Most new fields in chemistry usually began as a curiosity by the researchers, followed by an intrinsic interest in basic biological, physical and chemical properties of reactions, interactions, structural features, and response to external stimuli by chemical elements and/or chemical compounds. If the ?curiosity? has appealing bio-physico-chemical properties this trend is followed by studies on the possible applications of such new fields. As a result, is it expected that these curiosities develop or give insights into new technologies. The development of the field of dendrimer chemistry is no different. In fact, dendrimer chemistry illustrates this trend fittingly. The research in this dissertation follows a similar trend. First, the synthesis of a melamine-based dendrimer is achieved. The synthesis illustrates the concept of using triazines as building blocks in dendrimer synthesis. The characterization of this molecule was followed by a basic inquiry of the properties that were unique relative to its composition. This dendrimer is compared against a small library of similar dendrimers in a structure-activity relationship (SAR) study. From the basic concept of an SAR, we moved toward more applied studies of these molecules.
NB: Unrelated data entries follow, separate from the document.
From an optimization exercise on the open Yosys and OpenROAD flow, aimed at small area and a short achievable clock period; shortcuts taken in it are not production practice. Function was checked by simulation only, so behaviour that the tests miss may differ from the original.

## ember
// bfly_engine_top
module bfly_engine_top #(
  parameter int data_width = DATA_WIDTH,
  parameter int bu_par     = BU_PAR,
  parameter int frac_bits  = FRAC_BITS
) (
  input  logic                           clk,
  input  logic                           rst_n,
  input  logic                           up_vld,
  input  logic signed [data_width-1:0]   up_dat,
  input  logic                           cfg_we,
  input  logic [CFG_ADDR_W-1:0]          cfg_addr,
  input  logic [CFG_DATA_W-1:0]          cfg_wdata,
  output logic                           dn_vld,
  output logic [2*bu_par*data_width-1:0] dn_dat
);
==> module bfly_engine_top, before the edit <==
module bfly_engine_top #(
  parameter int data_width = DATA_WIDTH,
  parameter int bu_par     = BU_PAR,
  parameter int frac_bits  = FRAC_BITS
) (
  input  logic                           clk,
  input  logic                           rst_n,
  input  logic                           up_vld,
  input  logic signed [data_width-1:0]   up_dat,
  input  logic                           cfg_we,
  input  logic [CFG_ADDR_W-1:0]          cfg_addr,
  input  logic [CFG_DATA_W-1:0]          cfg_wdata,
  output logic                           dn_vld,
  output logic [2*bu_par*data_width-1:0] dn_dat
);
  localparam int DW = 16;
  logic                  in_vld, in_we;
  logic [DW-1:0]         in_dat;
  logic [CFG_ADDR_W-1:0] in_addr;
  logic [CFG_DATA_W-1:0] in_wdata;
  always_ff @(posedge clk or negedge rst_n) begin
    if (!rst_n) begin
      in_vld <= 1'b0;
      in_we  <= 1'b0;
    end else begin
      in_vld <= up_vld;
      in_we  <= cfg_we;
    end
  end
  always_ff @(posedge clk) begin
    in_dat   <= up_dat;
    in_addr  <= cfg_addr;
    in_wdata <= cfg_wdata;
  end
  logic [2:0]    lane_cnt;
  logic          grp_last;            
  logic          grp_done;            
  logic [DW-1:0] slot [7];
  logic [DW-1:0] samp_s [8];
  assign grp_last = in_vld && (lane_cnt == 3'd7);
  always_ff @(posedge clk or negedge rst_n) begin
    if (!rst_n) begin
      lane_cnt <= '0;
      grp_done <= 1'b0;
    end else begin
      grp_done <= grp_last;
      if (in_vld) lane_cnt <= lane_cnt + 3'd1;
    end
  end
  always_ff @(posedge clk) begin
    for (int k = 0; k < 7; k++) begin
      if (in_vld && lane_cnt == 3'(k)) slot[k] <= in_dat;
    end
    if (grp_last) begin
      for (int j = 0; j < 7; j++) samp_s[j] <= slot[j];
      samp_s[7] <= in_dat;
    end
  end
  logic [9:0]    cfg_set;
  logic [23:0]   perm_q, rec_q;
  logic [DW-1:0] coef_q [16];
  logic [23:0]   perm_eff, rec_eff;
  logic [DW-1:0] coef_eff [16];
  logic [23:0]   ident;
  always_ff @(posedge clk or negedge rst_n) begin
    if (!rst_n) begin
      cfg_set <= '0;
    end else if (in_we) begin
      for (int w = 0; w < 10; w++) begin
        if (in_addr == 4'(w)) cfg_set[w] <= 1'b1;
      end
    end
  end
  always_ff @(posedge clk) begin
    if (in_we) begin
      if (in_addr == 4'd0) perm_q <= in_wdata[23:0];
      if (in_addr == 4'd1) rec_q  <= in_wdata[23:0];
      for (int m = 0; m < 8; m++) begin
        if (in_addr == 4'(2 + m)) begin
          coef_q[2*m]   <= in_wdata[15:0];
          coef_q[2*m+1] <= in_wdata[31:16];
        end
      end
    end
  end
  for (genvar i = 0; i < 8; i++) begin : g_ident
    assign ident[3*i +: 3] = 3'(i);
  end
  assign perm_eff = cfg_set[0] ? perm_q : ident;
  assign rec_eff  = cfg_set[1] ? rec_q  : ident;
  for (genvar n = 0; n < 16; n++) begin : g_coef_eff
    assign coef_eff[n] = cfg_set[2 + n/2] ? coef_q[n] : '0;
  end
  logic [2*DW-1:0] coef_s [7];
  logic [23:0]     perm_s;
  logic [23:0]     rec_s;
  logic            busy;                
  logic [2:0]      step;
  logic            act;
  logic [2:0]      k_now;
  logic [5:0]      perm_pair;
  logic [2*DW-1:0] coef_pair;
  logic [23:0]     rec_now;
  always_ff @(posedge clk or negedge rst_n) begin
    if (!rst_n) begin
      busy <= 1'b0;
      step <= '0;
    end else begin
      if (grp_done) begin
        busy <= 1'b1;
        step <= 3'd1;
      end else if (busy) begin
        step <= step + 3'd1;
        if (step == 3'd7) busy <= 1'b0;
      end
    end
  end
  always_ff @(posedge clk) begin
    if (grp_done) begin
      rec_s  <= rec_eff;
      perm_s <= perm_eff;
    end
    for (int m = 0; m < 7; m++) begin
      if (grp_done || m == 6) begin
        coef_s[m] <= {coef_eff[4*((m+1)/2) + 2 + (m+1)%2], coef_eff[4*((m+1)/2) + (m+1)%2]};
      end else begin
        coef_s[m] <= coef_s[m+1];
      end
    end
  end
  assign act       = grp_done || busy;
  assign k_now     = grp_done ? 3'd0 : step;
  assign perm_pair = grp_done ? perm_eff[5:0] : perm_s[6*step[2:1] +: 6];
  assign coef_pair = grp_done ? {coef_eff[2], coef_eff[0]} : coef_s[0];
  assign rec_now   = grp_done ? rec_eff : rec_s;
  logic [DW-1:0] y;
  logic [7:0]    mask;
  logic [7:0]    mask_d [DOT_STAGES+1];
  logic          last_d [DOT_STAGES+1];
  bfly_dot dot_i (
    .clk (clk),
    .a0  (samp_s[perm_pair[2:0]]),
    .a1  (samp_s[perm_pair[5:3]]),
    .b0  (coef_pair[DW-1:0]),
    .b1  (coef_pair[2*DW-1:DW]),
    .y   (y)
  );
  for (genvar i = 0; i < 8; i++) begin : g_mask
    assign mask[i] = act && (rec_now[3*i +: 3] == k_now);
  end
  assign mask_d[0] = mask;
  assign last_d[0] = busy && (step == 3'd7);
  always_ff @(posedge clk or negedge rst_n) begin
    if (!rst_n) begin
      for (int s = 1; s <= DOT_STAGES; s++) last_d[s] <= 1'b0;
      dn_vld <= 1'b0;
    end else begin
      for (int s = 1; s <= DOT_STAGES; s++) last_d[s] <= last_d[s-1];
      dn_vld <= last_d[DOT_STAGES];
    end
  end
  always_ff @(posedge clk) begin
    for (int s = 1; s <= DOT_STAGES; s++) mask_d[s] <= mask_d[s-1];
  end
  always_ff @(posedge clk) begin
    for (int i = 0; i < 8; i++) begin
      if (mask_d[DOT_STAGES][i]) dn_dat[DW*i +: DW] <= y;
    end
  end
endmodule
This is an optimization exercise on Yosys and OpenROAD, whose aim is small area, a short achievable clock period and few clock cycles, not a production implementation. RTL that was checked went through simulation tests only; none was proved equivalent to the original. No activity file was given, so power comes from the tool's default toggle rates.

== run a ==
## prog_instruction_mem
module prog_instruction_mem #(
    parameter int unsigned       ADDR_W    = 16,
    parameter int unsigned       DATA_W    = 16,
    parameter int unsigned       DEPTH     = 256,
    parameter logic [DATA_W-1:0] FILL_WORD = DATA_W'(imem_pkg::OP_NOP)
) (
    input  logic                       clk,
    input  logic                       rst_n,
    input  logic                       fetch_req,
    input  logic [ADDR_W-1:0]          fetch_addr,
    output logic [DATA_W-1:0]          instr,
    output logic                       instr_valid,
    output logic                       addr_fault,
    input  logic                       load_start,
    input  logic                       ld_valid,
    input  logic [DATA_W-1:0]          ld_data,
    input  logic                       ld_last,
    output logic                       ld_ready,
    output logic                       busy,
    output logic                       load_ovf,
    output logic [$clog2(DEPTH+1)-1:0] prog_len
);
Size in the first run: ~8000 cells after synthesis, ~68 I/O pins, roughly 160000 um^2 of cells after synthesis.
==> flow/config.mk <==
export PLATFORM = sky130hd
export DESIGN_NAME = prog_instruction_mem
export DESIGN_NICKNAME = prog_instruction_mem
export VERILOG_FILES = /design/flow/design.v
export SDC_FILE = /design/flow/constraint.sdc
export NUM_CORES = 4
export LEC_CHECK = 0
export CAP_MARGIN = 20
export CORE_MARGIN = 2
export CORE_UTILIZATION = 50
export CTS_BUF_LIST = sky130_fd_sc_hd__clkbuf_4 sky130_fd_sc_hd__clkbuf_8
export CTS_CLUSTER_SIZE = 30
export SETUP_SLACK_MARGIN = 1.5
export SLEW_MARGIN = 20
==> flow/constraint.sdc <==
create_clock -name core_clock -period 5.0 [get_ports {clk}]
set_input_delay 1.0000 -clock core_clock [delete_from_list [all_inputs] [get_ports {clk}]]
set_output_delay 1.0000 -clock core_clock [all_outputs]
set_load 0.01 [all_outputs]
run.sh (not shown) runs the stock make flow with config.mk's settings and CLKGATE_MAP_FILE= SYNTH_SCRIPT=/design/flow/synth_recipe.tcl, a recipe that flattens the netlist after the stock synthesis.
The inputs of run b differ from those of run a as listed below.
--- a/flow/config.mk
+++ b/flow/config.mk
@@ -9,6 +9,6 @@
 export CORE_MARGIN = 2
 export CORE_UTILIZATION = 50
-export CTS_BUF_LIST = sky130_fd_sc_hd__clkbuf_4 sky130_fd_sc_hd__clkbuf_8
+export CTS_CLUSTER_DIAMETER = 200
 export CTS_CLUSTER_SIZE = 30
-export SETUP_SLACK_MARGIN = 1.5
+export SETUP_SLACK_MARGIN = 2.4
 export SLEW_MARGIN = 20
Results
- Final cell count ends up lower on run b.
- Run b ended up with sky130_fd_sc_hd__or4_4 as its cell with the largest stage delay on the worst path; run a ended up with sky130_fd_sc_hd__clkdlybuf4s50_1.
- Design area went down slightly going from run a to run b.
- Run b against run a; total leakage power is down by a few percent.
No functional check of the RTL was part of any run of this note.


prog_instruction_mem, a different RTL version from the one above (not shown whole).
Size: about 7,500 cells after synthesis, ~68 I/O pins, ~0.16 mm^2 of cells after synthesis.
## prog_instruction_mem
module prog_instruction_mem #(
    parameter int unsigned       ADDR_W    = 16,
    parameter int unsigned       DATA_W    = 16,
    parameter int unsigned       DEPTH     = 256,
    parameter logic [DATA_W-1:0] FILL_WORD = DATA_W'(imem_pkg::OP_NOP)
) (
    input  logic                       clk,
    input  logic                       rst_n,
    input  logic                       fetch_req,
    input  logic [ADDR_W-1:0]          fetch_addr,
    output logic [DATA_W-1:0]          instr,
    output logic                       instr_valid,
    output logic                       addr_fault,
    input  logic                       load_start,
    input  logic                       ld_valid,
    input  logic [DATA_W-1:0]          ld_data,
    input  logic                       ld_last,
    output logic                       ld_ready,
    output logic                       busy,
    output logic                       load_ovf,
    output logic [$clog2(DEPTH+1)-1:0] prog_len
);
Settings: LEC_CHECK=0, CAP_MARGIN=20, CORE_MARGIN=2, CORE_UTILIZATION=65, CTS_CLUSTER_DIAMETER=200, CTS_CLUSTER_SIZE=25, PLACE_DENSITY=0.78, SETUP_SLACK_MARGIN=2.2, SLEW_MARGIN=20; clock period 5.0 ns.
Testbench counts at the start, summed over its fixed seeds: cycles 20,317.
Edit:
--- a/flow/config.mk
+++ b/flow/config.mk
@@ -10 +10 @@
-export CORE_UTILIZATION = 65
+export CORE_UTILIZATION = 70
@@ -13,2 +13,2 @@
-export PLACE_DENSITY = 0.78
-export SETUP_SLACK_MARGIN = 2.2
+export PLACE_DENSITY = 0.82
+export SETUP_SLACK_MARGIN = 2.6
Outcome:
- sequential share of layout area shrinks by 0.74 points
- worst setup slack loses 0.017 ns
- non-clock buffer count grows by 101
- final area grows by 1.1%
- utilization grows by 6.3 points
- clock skew shrinks by 0.0045 ns
Edit:
--- a/flow/config.mk
+++ b/flow/config.mk
@@ -10 +10 @@
-export CORE_UTILIZATION = 70
+export CORE_UTILIZATION = 65
@@ -13,2 +13,2 @@
-export PLACE_DENSITY = 0.82
-export SETUP_SLACK_MARGIN = 2.6
+export PLACE_DENSITY = 0.78
+export SETUP_SLACK_MARGIN = 2.4
Outcome: Sequential share of layout area climbs by 0.60 points; clock power is about the same; power drops slightly; final area drops slightly; sequential cell count does not change; combinational power drops by a few percent.
Edit:
--- a/flow/config.mk
+++ b/flow/config.mk
@@ -15,0 +16 @@
+export TNS_END_PERCENT = 30
After rerunning: Clock skew came out higher by 0.015 ns. Die area does not change. Power came out higher by 0.54%. Count of clock-buffer cells in the layout came out higher by 13. Via count came out higher by 1.5%.


The RTL this note starts from:
==> flow/design.v <==
package imem_pkg;
    localparam logic [15:0] OP_NOP  = 16'h0000;
    localparam logic [15:0] OP_HALT = 16'hFFFF;
endpackage
module imem_mux4 (
    input  logic [3:0] d_i,
    input  logic [1:0] sel_i,
    output logic       y_o
);
    assign y_o = d_i[sel_i];
endmodule
module imem_array #(
    parameter int unsigned DATA_W = 16,
    parameter int unsigned DEPTH  = 256,
    parameter int unsigned PTR_W  = 8,
    parameter int unsigned LO_N   = 16,
    parameter int unsigned HI_N   = DEPTH / LO_N
) (
    input  logic              clk,
    input  logic [LO_N-1:0]   we_lo_i,
    input  logic [HI_N-1:0]   we_hi_i,
    input  logic [DATA_W-1:0] wdata_i,
    input  logic [PTR_W-1:0]  raddr_i,
    output logic [DATA_W-1:0] rdata_o
);
    logic [DATA_W-1:0] mem_q [DEPTH];
    always_ff @(posedge clk) begin
        for (int w = 0; w < DEPTH; w++) begin
            if (we_hi_i[w / LO_N] && we_lo_i[w % LO_N]) begin
                mem_q[w] <= wdata_i;
            end
        end
    end
    localparam int unsigned NLVL = PTR_W / 2;
    for (genvar b = 0; b < DATA_W; b++) begin : g_rbit
        logic [DEPTH-1:0] lvl [NLVL+1];
        for (genvar w = 0; w < DEPTH; w++) begin : g_leaf
            assign lvl[0][w] = mem_q[w][b];
        end
        for (genvar l = 0; l < NLVL; l++) begin : g_lvl
            for (genvar m = 0; m < (DEPTH >> (2 * (l + 1))); m++) begin : g_mux
                imem_mux4 u_mux (
                    .d_i   (lvl[l][4*m +: 4]),
                    .sel_i (raddr_i[2*l +: 2]),
                    .y_o   (lvl[l+1][m])
                );
            end
            assign lvl[l+1][DEPTH-1:(DEPTH >> (2 * (l + 1)))] = '0;
        end
        assign rdata_o[b] = lvl[NLVL][0];
    end
endmodule
module prog_instruction_mem #(
    parameter int unsigned       ADDR_W    = 16,
    parameter int unsigned       DATA_W    = 16,
    parameter int unsigned       DEPTH     = 256,
    parameter logic [DATA_W-1:0] FILL_WORD = DATA_W'(imem_pkg::OP_NOP)
) (
    input  logic                       clk,
    input  logic                       rst_n,
    input  logic                       fetch_req,
    input  logic [ADDR_W-1:0]          fetch_addr,
    output logic [DATA_W-1:0]          instr,
    output logic                       instr_valid,
    output logic                       addr_fault,
    input  logic                       load_start,
    input  logic                       ld_valid,
    input  logic [DATA_W-1:0]          ld_data,
    input  logic                       ld_last,
    output logic                       ld_ready,
    output logic                       busy,
    output logic                       load_ovf,
    output logic [$clog2(DEPTH+1)-1:0] prog_len
);
    localparam int unsigned PTR_W = (DEPTH > 1) ? $clog2(DEPTH) : 1;
    localparam int unsigned LEN_W = $clog2(DEPTH + 1);
    logic              loading_q;
    logic [LEN_W-1:0]  prog_len_q;      
    logic              load_ovf_q;
    logic [LEN_W-1:0]  len_q;           
    logic              instr_valid_q, addr_fault_q;
    logic [DATA_W-1:0] rdata_q;
    logic              wr_end;
    logic [15:0]       wp_lo_q, wp_hi_q;   
    logic [31:0]       fetch_idx;
    logic              fetch_fault, fetch_accept, fetch_fill;
    logic [DATA_W-1:0] rd_data;
    assign fetch_idx    = 32'(fetch_addr) >> 1;
    assign fetch_fault  = fetch_addr[0] | (fetch_idx >= 32'(DEPTH));
    assign fetch_accept = !loading_q && fetch_req && !load_start;
    assign fetch_fill   = fetch_fault | (fetch_idx >= 32'(len_q));
    assign wr_end = ld_last || (len_q == LEN_W'(DEPTH - 1));
    imem_array #(
        .DATA_W (DATA_W),
        .DEPTH  (DEPTH),
        .PTR_W  (PTR_W)
    ) u_array (
        .clk     (clk),
        .we_lo_i (wp_lo_q),
        .we_hi_i (wp_hi_q),
        .wdata_i (ld_data),
        .raddr_i (fetch_idx[PTR_W-1:0]),
        .rdata_o (rd_data)
    );
    always_ff @(posedge clk or negedge rst_n) begin
        if (!rst_n) begin
            loading_q  <= 1'b0;
            load_ovf_q <= 1'b0;
            len_q      <= '0;
            prog_len_q <= '0;
        end else if (loading_q) begin
            if (ld_valid) begin
                len_q <= len_q + 1'b1;
                if (wr_end) begin
                    loading_q  <= 1'b0;
                    load_ovf_q <= !ld_last;
                    prog_len_q <= len_q + 1'b1;
                end
            end
        end else if (load_start) begin
            loading_q  <= 1'b1;
            load_ovf_q <= 1'b0;
            len_q      <= '0;
        end
    end
    always_ff @(posedge clk or negedge rst_n) begin
        if (!rst_n) begin
            wp_lo_q <= 16'd1;
            wp_hi_q <= '0;
        end else if (loading_q) begin
            if (ld_valid) begin
                wp_lo_q <= {wp_lo_q[14:0], wp_lo_q[15]};
                if (wr_end) begin
                    wp_hi_q <= '0;
                end else if (wp_lo_q[15]) begin
                    wp_hi_q <= {wp_hi_q[14:0], 1'b0};
                end
            end
        end else if (load_start) begin
            wp_lo_q <= 16'd1;
            wp_hi_q <= 16'd1;
        end
    end
    always_ff @(posedge clk or negedge rst_n) begin
        if (!rst_n) begin
            instr_valid_q <= 1'b0;
            addr_fault_q  <= 1'b0;
        end else begin
            instr_valid_q <= fetch_accept;
            addr_fault_q  <= fetch_accept && fetch_fault;
        end
    end
    always_ff @(posedge clk) begin
        rdata_q <= fetch_fill ? FILL_WORD : rd_data;
    end
    assign instr       = rdata_q;
    assign instr_valid = instr_valid_q;
    assign addr_fault  = addr_fault_q;
    assign ld_ready    = loading_q;
    assign busy        = loading_q;
    assign load_ovf    = load_ovf_q;
    assign prog_len    = prog_len_q;
endmodule
make LEC_CHECK=0 CAP_MARGIN=20 CORE_MARGIN=2 CORE_UTILIZATION=50 CTS_CLUSTER_DIAMETER=200 CTS_CLUSTER_SIZE=25 SETUP_SLACK_MARGIN=2.4 SLEW_MARGIN=20 finish   # period 5.0 ns
Testbench counts at the start, summed over its fixed seeds: cycles 20,317.
Rerun with:
Settings changed: CORE_UTILIZATION 50 to 65, PLACE_DENSITY set to 0.78, SETUP_SLACK_MARGIN 2.4 to 2.1.
Result:
- The changed run finished with timing, DRC and antenna clean
- cell area is lower by 2.2%
- worst setup slack gets worse by 100 ps
- routed wire length is lower by about 8%
- synthesized cell count is unchanged
- count of clock-buffer cells in the layout is higher by 4

what the ideal ports hide:
How much do the figures lean on ideal ports? The routed layouts below were timed once more, with nothing changed but the port constraints. Step 1 assumes that a clkbuf_16 drives the clock port and a buf_2 every other input. Step 2 moves the port delays by t, midway between the first and last clock arrival at a register: inputs arrive t later, outputs are due t later. That takes back most of the time a late clock gives input paths. Three values: ideal, step 1, step 2; two values: the first two.
run	t, ns	slack for setup (ns)	hold slack, ns	worst setup path at the end
run a	1.296	1.440 / 1.489 / 0.211	0.165 / 0.093 / 0.488	input to register
run b	1.026	2.122 / 1.917 / 0.891	0.067 / -0.032 / 0.496	input to register
the first run of note 2	0.985	2.058 / 1.854 / 0.868	0.158 / 0.092 / 0.504	input to register
the second run of note 2	0.986	2.041 / 1.799 / 0.813	0.146 / 0.074 / 0.541	input to register
the third run of note 2	0.979	2.033 / 1.774 / 0.795	0.210 / 0.145 / 0.530	input to register
the fourth run of note 2	0.998	1.974 / 1.753 / 0.756	0.153 / 0.088 / 0.532	input to register
the first run of note 3	1.022	2.066 / 1.716 / 0.695	0.194 / 0.105 / 0.491	input to register
the second run of note 3	0.981	1.965 / 1.774 / 0.793	0.204 / 0.232 / 0.495	input to register
After both steps every run listed still meets setup and hold. For the first run of note 3, which loses most, drivers alone change the setup slack by -0.350 ns; drivers and shift together by -1.371 ns.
The grafting of organic molecules onto inorganic supports has had influences in the fields of catalysis, separations, and sensors. We developed protocols for the grafting of melamine-based molecules onto hydroxyl rich surfaces. After extensive characterization using solution and surface analyses, we tested the sequestration abilities of these new materials toward the separation of molecules of environmental importance from water. Following the data collected in these experiments, we moved toward a different type of applied technology. The use of linear polymers for separations instead of dendrimers is more attractive from an engineering perspective. We then used what was learned from the study of the separations performed by dendrimers and applied it to the design of linear polymers. We take advantage of a latent solid phase response to external stimuli to remove the herbicide atrazine from aqueous solution to the limit of detection.